MRSA’s Cousin, Called VRSA, Makes the Scene
May 9, 2008 by Trisha Torrey
Filed under HEALTHCARE
If you follow the news at all, you’ve heard of MRSA, Methicillin-resistant Staphylococcus Aureus. It’s the superbug infection that mostly attacks people with compromised immune systems — the elderly, anyone with an autoimmune disease, someone who has just had surgery or has any form of open wound. The majority of MRSA is contracted in hospitals. In the past year or so, others have acquired MRSA and other superbugs in the community.
As a reminder, what makes a superbug is the bacteria’s ability to overcome any medicine developed to kill it. Methicillin was developed to kill difficult, hospital acquired strains of bacteria, and it was saving lives…. until the bugs it was killing figured out how to be stronger than the methicillin.
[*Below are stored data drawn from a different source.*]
==> config.mk <==
export PLATFORM = sky130hd
export DESIGN_NAME = stream_demux1to2_flat
export DESIGN_NICKNAME = d
export VERILOG_FILES = /design/src/rtl/stream_demux_pkg.sv /design/src/rtl/stream_demux1to2_if.sv /design/src/rtl/demux_out_slot.sv /design/src/rtl/stream_demux1to2.sv /design/src/flat_wrapper.sv
export SDC_FILE = /design/constraint.sdc
export NUM_CORES = 1
export LEC_CHECK = 0
export BUFFER_PORTS_ARGS = -buffer_cell sky130_fd_sc_hd__buf_2
export CAP_MARGIN = 0
export CORE_AREA = 10 10 82 102
export CTS_CLUSTER_DIAMETER = 60
export DETAILED_ROUTE_END_ITERATION = 6
export DIE_AREA = 0 0 92 112
export PLACE_DENSITY = 0.67
export SETUP_SLACK_MARGIN = 0.15
export SYNTH_ARGS = -nofsm -noshare
export SYNTH_HDL_FRONTEND = slang
export SYNTH_SLANG_ARGS = --single-unit
export TNS_END_PERCENT = 50
==> constraint.sdc <==
create_clock -name clk -period 3.6 [get_ports clk]
set_clock_uncertainty 0.2 [all_clocks]
set_input_delay 0.36 -clock clk [delete_from_list [all_inputs] [get_ports clk]]
set_output_delay 0.36 -clock clk [all_outputs]
set_load 0.02 [all_outputs]
==> src/rtl/stream_demux_pkg.sv <==
// ---------------------------------------------------------------------------
// stream_demux_pkg
// Shared definitions for the packet-aware 1-to-2 stream demultiplexer.
//   state_t          : routing FSM states (IDLE = waiting for a first beat,
//                      PKT = inside a multi-beat packet with a locked target)
//   OUT0 / OUT1      : encodings of the destination select bit
//   DATA_W_DEF       : default data bus width
//   CNT_W_DEF        : default width of the per-output packet counters
// ---------------------------------------------------------------------------
package stream_demux_pkg;

    typedef enum logic {
        IDLE = 1'b0,
        PKT  = 1'b1
    } state_t;

    localparam logic OUT0 = 1'b0;
    localparam logic OUT1 = 1'b1;

    localparam int DATA_W_DEF = 8;
    localparam int CNT_W_DEF  = 16;

endpackage

==> src/rtl/stream_demux1to2_if.sv <==
// ---------------------------------------------------------------------------
// stream_demux1to2_if
// Valid/ready stream bundle used on the input and both outputs of the
// demultiplexer.
//   data   : beat payload (DATA_W bits)
//   valid  : beat is present
//   last   : final beat of a packet
//   sel    : destination select on the input side; on an output it carries
//            the fixed index of that output
//   ready  : sink can take the beat this cycle
// Modports:
//   master : the side that produces beats (drives data/valid/last/sel)
//   slave  : the side that consumes beats (drives ready)
// ---------------------------------------------------------------------------
interface stream_demux1to2_if
    import stream_demux_pkg::*;
#(
    parameter int DATA_W = DATA_W_DEF
) ();

    logic [DATA_W-1:0] data;
    logic              valid;
    logic              last;
    logic              sel;
    logic              ready;

    modport master (
        output data,
        output valid,
        output last,
        output sel,
        input  ready
    );

    modport slave (
        input  data,
        input  valid,
        input  last,
        input  sel,
        output ready
    );

endinterface

==> src/rtl/demux_out_slot.sv <==
// ---------------------------------------------------------------------------
// demux_out_slot
// One-entry registered output stage. A loaded beat is presented on the next
// cycle and held stable until the sink shows ready. Loading while the held
// beat drains in the same cycle is allowed, so the stage sustains one beat
// per cycle; the parent only asserts load when the slot is empty or draining.
// Ports:
//   clk, rst_n  : clock, asynchronous active-low reset
//   load        : capture load_data/load_last this cycle
//   load_data   : incoming beat data
//   load_last   : incoming beat last marker
//   ready       : downstream sink ready
//   valid       : slot holds a beat
//   data, last  : held beat contents
//   empty       : slot holds no beat (inverse of valid)
// ---------------------------------------------------------------------------
module demux_out_slot
    import stream_demux_pkg::*;
#(
    parameter int DATA_W = DATA_W_DEF
) (
    input  logic              clk,
    input  logic              rst_n,
    input  logic              load,
    input  logic [DATA_W-1:0] load_data,
    input  logic              load_last,
    input  logic              ready,
    output logic              valid,
    output logic [DATA_W-1:0] data,
    output logic              last,
    output logic              empty
);

    // Slot register: a load wins over a drain, which lets a new beat replace
    // the one leaving in the same cycle. With no load, ready clears valid and
    // otherwise the beat is held. Data and last only change on a load so
    // they stay stable for as long as valid waits on the sink.
    always_ff @(posedge clk or negedge rst_n) begin
        if (!rst_n) begin
            valid <= 1'b0;
            data  <= '0;
            last  <= 1'b0;
        end else if (load) begin
            valid <= 1'b1;
            data  <= load_data;
            last  <= load_last;
        end else if (ready) begin
            valid <= 1'b0;
        end
    end

    assign empty = ~valid;

endmodule

==> src/rtl/stream_demux1to2.sv <==
// ---------------------------------------------------------------------------
// stream_demux1to2
// Packet-aware 1-to-2 stream demultiplexer. The destination is taken from
// in_sel on the first beat of a packet and locked until the packet's last
// beat, so a packet is never split across outputs. Each output has its own
// one-entry slot, and a completed-packet counter that advances when the
// last beat of a packet is accepted for that output.
// Ports:
//   clk, rst_n : clock, asynchronous active-low reset
//   in_if      : input stream (data, valid, last, sel in; ready out)
//   out0_if    : output 0 stream (data, valid, last out; ready in)
//   out1_if    : output 1 stream (data, valid, last out; ready in)
//   busy       : a multi-beat packet is mid-flight
//   pkt_cnt0   : packets completed to output 0 (wraps)
//   pkt_cnt1   : packets completed to output 1 (wraps)
// ---------------------------------------------------------------------------
module stream_demux1to2
    import stream_demux_pkg::*;
#(
    parameter int DATA_W = DATA_W_DEF,
    parameter int CNT_W  = CNT_W_DEF
) (
    input  logic                clk,
    input  logic                rst_n,
    stream_demux1to2_if.slave   in_if,
    stream_demux1to2_if.master  out0_if,
    stream_demux1to2_if.master  out1_if,
    output logic                busy,
    output logic [CNT_W-1:0]    pkt_cnt0,
    output logic [CNT_W-1:0]    pkt_cnt1
);

    localparam logic [CNT_W-1:0] CNT_ONE = {{(CNT_W-1){1'b0}}, 1'b1};

    state_t state;
    logic   sel_q;
    logic   tgt;
    logic   tgt_free;
    logic   accept;
    logic   load0;
    logic   load1;
    logic   empty0;
    logic   empty1;

    // Target selection and input readiness. Only the targeted slot decides
    // whether the input can move, so a stalled sink on the other output never
    // blocks traffic. The sink ready feeds straight through to in_ready so a
    // full slot that is draining this cycle can still take a new beat.
    always_comb begin
        tgt      = OUT0;
        tgt_free = 1'b0;
        if (state == IDLE) begin
            tgt = in_if.sel;
        end else begin
            tgt = sel_q;
        end
        if (tgt == OUT1) begin
            tgt_free = empty1 | out1_if.ready;
        end else begin
            tgt_free = empty0 | out0_if.ready;
        end
    end

    // in_ready is held low while reset is applied.
    assign in_if.ready = rst_n & tgt_free;
    assign accept      = in_if.valid & in_if.ready;
    assign load0       = accept & (tgt == OUT0);
    assign load1       = accept & (tgt == OUT1);

    // Each output reports its own index on the sel lane of its bundle.
    assign out0_if.sel = OUT0;
    assign out1_if.sel = OUT1;

    // Packet-tracking FSM. A non-last first beat locks the destination and
    // enters PKT; the last beat of that packet returns to IDLE. Single-beat
    // packets never leave IDLE. busy is registered alongside the state so it
    // mirrors PKT without a decode after the flop.
    always_ff @(posedge clk or negedge rst_n) begin
        if (!rst_n) begin
            state <= IDLE;
            sel_q <= OUT0;
            busy  <= 1'b0;
        end else if (accept) begin
            case (state)
                IDLE: begin
                    if (!in_if.last) begin
                        state <= PKT;
                        sel_q <= in_if.sel;
                        busy  <= 1'b1;
                    end
                end
                PKT: begin
                    if (in_if.last) begin
                        state <= IDLE;
                        busy  <= 1'b0;
                    end
                end
                default: begin
                    state <= IDLE;
                    busy  <= 1'b0;
                end
            endcase
        end
    end

    // Packet counters advance when a last beat is accepted toward their
    // output, not when it later leaves the slot. They wrap freely.
    always_ff @(posedge clk or negedge rst_n) begin
        if (!rst_n) begin
            pkt_cnt0 <= '0;
            pkt_cnt1 <= '0;
        end else begin
            if (load0 && in_if.last) begin
                pkt_cnt0 <= pkt_cnt0 + CNT_ONE;
            end
            if (load1 && in_if.last) begin
                pkt_cnt1 <= pkt_cnt1 + CNT_ONE;
            end
        end
    end

    demux_out_slot #(
        .DATA_W (DATA_W)
    ) u_slot0 (
        .clk       (clk),
        .rst_n     (rst_n),
        .load      (load0),
        .load_data (in_if.data),
        .load_last (in_if.last),
        .ready     (out0_if.ready),
        .valid     (out0_if.valid),
        .data      (out0_if.data),
        .last      (out0_if.last),
        .empty     (empty0)
    );

    demux_out_slot #(
        .DATA_W (DATA_W)
    ) u_slot1 (
        .clk       (clk),
        .rst_n     (rst_n),
        .load      (load1),
        .load_data (in_if.data),
        .load_last (in_if.last),
        .ready     (out1_if.ready),
        .valid     (out1_if.valid),
        .data      (out1_if.data),
        .last      (out1_if.last),
        .empty     (empty1)
    );

endmodule

==> src/flat_wrapper.sv <==
// flat-port wrapper written by rule: the top's interface ports become plain ports
module stream_demux1to2_flat import stream_demux_pkg::*;
#(
    parameter int DATA_W = DATA_W_DEF,
    parameter int CNT_W  = CNT_W_DEF
)
  (clk, rst_n, busy, pkt_cnt0, pkt_cnt1, in_if_data, in_if_valid, in_if_last, in_if_sel, in_if_ready, out0_if_data, out0_if_valid, out0_if_last, out0_if_sel, out0_if_ready, out1_if_data, out1_if_valid, out1_if_last, out1_if_sel, out1_if_ready);
  stream_demux1to2_if #(.DATA_W(DATA_W)) in_if_i ();
  stream_demux1to2_if #(.DATA_W(DATA_W)) out0_if_i ();
  stream_demux1to2_if #(.DATA_W(DATA_W)) out1_if_i ();
  input  logic clk;
  input  logic rst_n;
  output logic busy;
  output logic [CNT_W-1:0] pkt_cnt0;
  output logic [CNT_W-1:0] pkt_cnt1;
  input wire logic [$bits(in_if_i.data)-1:0] in_if_data;
  input wire logic [$bits(in_if_i.valid)-1:0] in_if_valid;
  input wire logic [$bits(in_if_i.last)-1:0] in_if_last;
  input wire logic [$bits(in_if_i.sel)-1:0] in_if_sel;
  output wire logic [$bits(in_if_i.ready)-1:0] in_if_ready;
  output wire logic [$bits(out0_if_i.data)-1:0] out0_if_data;
  output wire logic [$bits(out0_if_i.valid)-1:0] out0_if_valid;
  output wire logic [$bits(out0_if_i.last)-1:0] out0_if_last;
  output wire logic [$bits(out0_if_i.sel)-1:0] out0_if_sel;
  input wire logic [$bits(out0_if_i.ready)-1:0] out0_if_ready;
  output wire logic [$bits(out1_if_i.data)-1:0] out1_if_data;
  output wire logic [$bits(out1_if_i.valid)-1:0] out1_if_valid;
  output wire logic [$bits(out1_if_i.last)-1:0] out1_if_last;
  output wire logic [$bits(out1_if_i.sel)-1:0] out1_if_sel;
  input wire logic [$bits(out1_if_i.ready)-1:0] out1_if_ready;
  assign in_if_i.data = in_if_data;
  assign in_if_i.valid = in_if_valid;
  assign in_if_i.last = in_if_last;
  assign in_if_i.sel = in_if_sel;
  assign in_if_ready = in_if_i.ready;
  assign out0_if_data = out0_if_i.data;
  assign out0_if_valid = out0_if_i.valid;
  assign out0_if_last = out0_if_i.last;
  assign out0_if_sel = out0_if_i.sel;
  assign out0_if_i.ready = out0_if_ready;
  assign out1_if_data = out1_if_i.data;
  assign out1_if_valid = out1_if_i.valid;
  assign out1_if_last = out1_if_i.last;
  assign out1_if_sel = out1_if_i.sel;
  assign out1_if_i.ready = out1_if_ready;
  stream_demux1to2 #(.DATA_W(DATA_W), .CNT_W(CNT_W)) u_core (.clk(clk), .rst_n(rst_n), .in_if(in_if_i), .out0_if(out0_if_i), .out1_if(out1_if_i), .busy(busy), .pkt_cnt0(pkt_cnt0), .pkt_cnt1(pkt_cnt1));
endmodule
# [Word level (Yosys, flattened, before mapping)]
# Index checks and enable logic that the tools add are counted.
[word_totals] romBits=0 out_inout_bits=56 latchBits=0 n_memories=0 wordCells=42 ff_bits=55 ram_bits=0 inputBits=15
[op_classes] reduce_logical=6 n_mul=0 shift=0 bitwise_logic=11 n_eq_ne=2 addsub=2 magnitude_cmp=0 n_div=0 mux=10
[op_table] operator="adder 16 x 1 -> 16 bit (second input constant)" count=2
[op_table] operator="2-to-1 mux 1 bit" count=9
[op_table] operator="AND reduction 3 bit" count=2
[op_table] operator="NOT 1 bit" count=5
[op_table] operator="AND 1 bit" count=4
[op_table] operator="!= test 2 bit (second input constant)" count=2
[op_table] operator="nonzero test 2 bit" count=2
[op_table] operator="logical AND 1 bit" count=2
[op_table] operator="bitwise OR 1 bit" count=2
[op_table] operator="case mux 1 bit (2 select lines)" count=1

# [Longest topological paths before layout]
[logic_depth] word_depth=7 ltp_mapped=5 ltp_nobuf=5

# [Hierarchy]
# Synthesis repeated with hierarchy kept, for this count alone.
[hier_totals] cells_unflattened=184 area_unflattened_um2=2499.9
[modules_own_cells] mod="stream_demux1to2" seq_area_each_um2=875.8 cells_per_inst=140 area_each_um2=1684.1 n_inst=1
[modules_own_cells] mod="demux_out_slot" seq_area_each_um2=250.2 cells_per_inst=22 area_each_um2=407.9 n_inst=2

# [Worst setup path before layout]
# OpenSTA, ideal clock, no wires.
[synth_path] kind="register -> output" start="register u_core.state" end="output in_if_ready" slack_ns=1.631 path_buffers=0 t_arrival_ns=1.409 t_required_ns=3.040 path_stages_with_launch=4 path_cell_list="dfrtp_1 > mux2i_2 > mux2i_1 > and2_1"
[synth_via] elab_chain_len=3
[synth_lines] item="start: declaration" line_no="stream_demux1to2.sv:35" rtl="state_t state;"
[synth_lines] item="start signal: assignment" line_no="stream_demux1to2.sv:80" rtl="state <= IDLE;"
[synth_lines] item="start signal: assignment" line_no="stream_demux1to2.sv:87" rtl="state <= PKT;"
[synth_lines] item="start signal: assignment" line_no="stream_demux1to2.sv:94" rtl="state <= IDLE;"
[synth_lines] item="2-to-1 mux 1 bit" line_no="stream_demux1to2.sv:52" rtl="if (state == IDLE) begin"
[synth_lines] item="2-to-1 mux 1 bit" line_no="stream_demux1to2.sv:57" rtl="if (tgt == OUT1) begin"
[synth_lines] item="AND 1 bit" line_no="stream_demux1to2.sv:65" rtl="assign in_if.ready = rst_n & tgt_free;"
[synth_lines] item="end: declaration" line_no="flat_wrapper.sv:20" rtl="output wire logic [$bits(in_if_i.ready)-1:0] in_if_ready;"
# No other way between the ends.

# [Final worst setup path]
# Ends and elaborated chain as after synthesis.

==> results.cfg <==
[finish]
diodes = 0
layout.nets = 281
layout-drive-gt1-share = 0.4015
syn2layout_area_growth_pct = 23.05

[clock_network]
htreeDepth = 2
cts_hold_buf = 0
tritoncts = done
clk_path_buf_depth = 2
ctsResizeCount = 0
cts_sinks = 55
clockRootBuffer = clkbuf_8
clk_latency_ns = 0.30
path_clk_slew_ns = 0.09
post-cts-setup-buffers = 0
cts_made_buffers = 5

[placed_design]
pre_cts_slack_ns = 1.443
dp_hpwl_microns = 4000
io_buffer_count = 68
place.gp.congestion = 0.7478

[yosys]
synthDistinctLibCells = 29
ys_ff_latch = 55
syn_area_per_cell_sq_um = 12.74
yosysWarnings = 0
syn-num-nets = 208
synthCells = 190
synth_seq_area_share = 0.5685
synth_area_sq_mm = 0.002421

[floorplan]
design.portCount = 71
die_area_sq_mm = 0.01030
start_util = 0.3759
die_w_microns = 92
die-height_microns = 112
design.core.area_sq_mm = 0.006441
core.rowCount = 33

[grt]
grt_pass1_wl_microns = 9087
first_global_vias = 1802
grt_overflow_total = 0
grt_max_degree = 57
track_usage = 0.1066
antenna_found_initial = 0

[pwr]
power.density_mw_per_mm2 = 638.5
power.leakage_nw = 1.480
peakVddDrop_uv = 355.7

[route]
ant_nets = 0
vias = 1658
drc = 0
drt_first_iter_violations = 116
first_pass_iters = 4
wl_per_cell_microns = 14.99
totalWireLength_microns = 5261
viasPerCell = 4.724

[status]
status = completed

[timing]
setup_tns_ns = 0
final-setup-viol-count = 0
max_freq_mhz = 407.8
drv_slew = 0
worst_slack_ns = 1.148
worstMarginPinSlew_ns = 0.6839
finalCriticalPeriod_ns = 2.452
slew_headroom = 0.5440
final-hold-violation-count = 0
rsz0062_at_grt = no
period_share = 0.6812

[setup_path]
cp_cell_sequence = mux2i_2 -> mux2i_1 -> and2_1 -> buf_2
max_stage_delay_ns = 0.46
crit_path_start_kind = flip-flop
crit_path_top_delay_cell = mux2i_2
endpoint_kind = primary output
crit_type = reg -> out
critPathMaxFanout = 5
required_ns = 3.04
arrival_ns = 1.89

[min_path]
min-delay-path-class = in -> async

[flow_run]
cap_violations = 0
-- metal layers --
| layer | GRT usage | wire, microns | up-vias | part of all wire |
|---|---|---|---|---|
| li1 | - | - | 801 | - |
| met3 | 0.03427 | 300 | 6 | 0.057 |
| met5 | 0 | 0 | - | 0 |
| met4 | 0.03711 | 80 | 0 | 0.015 |
| met2 | 0.1736 | 2600 | 46 | 0.49 |
| met1 | 0.1286 | 2280 | 805 | 0.43 |
-- stage by stage --
step	area, sq um	hold slack [ns]	utilization	total power, W	instances
final	2979	0.03013	0.4625	0.001902	351
after floorplan	2421	-0.1356	-	0.001274	190
after global routing	2979	0.08997	0.4625	0.002028	351
after global placement	2861	0.2501	0.4443	0.001504	343
after detailed placement	2861	0.2589	0.4443	0.001517	343
after CTS	2979	0.06323	0.4625	0.001941	351
-- sequential cells by signal, summed over array words and instances, names as in the netlist, 8 cells and up --
register             flops
u_core.u_slot1.data      8
u_core.pkt_cnt1         16
u_core.pkt_cnt0         16
u_core.u_slot0.data      8
-- logic make-up (layout without fill, tap and decap cells) --
kind of cell,Yosys count,in the layout,share of synthesized area
mux,23,23,0.1085
compound gates,3,3,0.006200
buf+inv,8,82,0.01601
other cells,2,2,0.003102
fa+ha+maj,3,3,0.01551
simple gates,66,66,0.1737
flops,55,55,0.5685
xor+xnor,30,30,0.1085
-- power breakdown --
part	total (W)	internal [W]	switching [W]
clock	0.000415	0.000225	0.000190
sequential	0.000872	0.000767	0.000105
combinational	0.000616	0.000244	0.000371
-- cells in the mapped netlist (all sizes together) --
cell | n | area, sq um
dfrtp | 55 | 1376
xnor2 | 24 | 210.2
mux2 | 20 | 229.0
nand2 | 15 | 58.81
nand4 | 13 | 81.33
and3 | 9 | 56.30
nand3 | 9 | 45.04
nor3 | 6 | 46.30
xor2 | 6 | 52.55
inv | 4 | 15.01
and2 | 3 | 18.77
buf | 3 | 20.01
ha | 3 | 37.54
mux2i | 3 | 33.78
nor4 | 3 | 63.81
o21ai | 3 | 15.01
and4 | 2 | 17.52
conb | 2 | 7.510
nor2 | 2 | 7.510
nor2b | 2 | 12.51
clkbuf | 1 | 3.750
nand2b | 1 | 6.260
or2 | 1 | 6.260
-- path summary, 6_finish.rpt --
| check | startpoint | to | slack (ns) | depth (start not counted) |
|---|---|---|---|---|
| worst max-delay path | u_core.state$_DFFE_PN0N_ | in_if_ready | 1.15 | 4 |
| worst min-delay path | rst_n | u_core.pkt_cnt1[7]$_DFFE_PN0P_ | 0.03 | 2 |
| worst max register to register | u_core.state$_DFFE_PN0N_ | u_core.pkt_cnt0[1]$_DFFE_PN0P_ | 1.62 | 5 |
| worst min register to register | u_core.pkt_cnt0[15]$_DFFE_PN0P_ | u_core.pkt_cnt0[15]$_DFFE_PN0P_ | 0.26 | 1 |
| max in group asynchronous | rst_n | u_core.sel_q$_DFFE_PN0P_ | 2.72 | 2 |
| min in group clk | in_if_data[5] | u_core.u_slot0.data[5]$_DFFE_PN0P_ | 0.10 | 2 |
-- cell type report --
class                   count  area (sq um)
multi-input cells         127          1006
clock inverters             2         35.03
fillers                   606          3462
inverters                   4         15.01
flip-flops and latches     55          1376
well taps                  87         108.9
repair buffers             70         355.3
clock buffers               6         82.58
-- placed cells by master (no fill, tap or decap), types with 2 or more instances in the layout --
master / synthesis / routed
nor4_4: 3 / 3
dfrtp_1: 55 / 55
nor2b_1: 2 / 2
nand2_1: 14 / 14
mux2i_1: 2 / 2
and4_1: 2 / 2
nor3_1: 4 / 4
mux2_2: 19 / 19
buf_2: 1 / 68
nand4_1: 13 / 13
and3_1: 9 / 9
buf_4: 2 / 2
xnor2_1: 24 / 24
xor2_1: 6 / 6
clkbuf_8: 0 / 6
conb_1: 2 / 2
nand3_1: 9 / 9
and2_1: 3 / 3
o21ai_0: 3 / 3
ha_1: 3 / 3
nor2_1: 2 / 2
inv_1: 4 / 4
-- critical path, delay by kind of cell (launching register included) --
family        cells  cell delay [ns]
simple gates      1             0.19
mux               2             0.81
flops             1             0.42
buf+inv           1             0.17
Note: power is estimated with default switching activity, not from simulation.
People began getting sicker and dying, by the tens of thousands each year, because no medicine was available to help them. Still today, estimates tell us that in the US alone, 1.7 million hospital patients are acquiring infections in the hospital. They are admitted for one thing (disease, surgery) and get sicker from the infection than when they went in. Almost 100,000 of them don’t make it out alive.
Enter vancomycin — an even stronger antibiotic — and found to treat MRSA in some patients effectively. It’s the drug of last resort being given to the sickest of the MRSA and otherwise infected patients in hospitals when other antibiotics won’t work — although sometimes it’s not enough either….
But now it seems that Darwin has won out again. Doctors in Michigan report Vancomycin-resistant Staphylococcus aureus — a new superbug that has overcome the antibiotic of last resort, vancomycin. Just like humans fighting a battle in war, and winning against their enemy, this superbug has figured out how to survive the efforts of vancomycin to kill it — and is now stronger, and so far, unbeatable.
So far in Michigan, nine patients have been identified with MRSA. They are chronically ill with diabetes or kidney disease. To date, none of them have died. But their doctors fear the VRSA will make it into their blood streams which will doom them. Vancomycin was the drug of last resort, and now it’s not good enough.
What this means for all of us is that we need to be even more cautious than we’ve been to now. Superbugs will continue to get stronger and overcome whatever we humans develop to kill them. It’s a war against germs — and right now some of those germs are winning.
Become aware of the steps necessary to protect yourself from them — insisting your healthcare providers wash their hands before touching you, at the very least.
Even if you don’t have a chronic disease, you need to remember that those superbugs have only one goal — to survive longer than you do.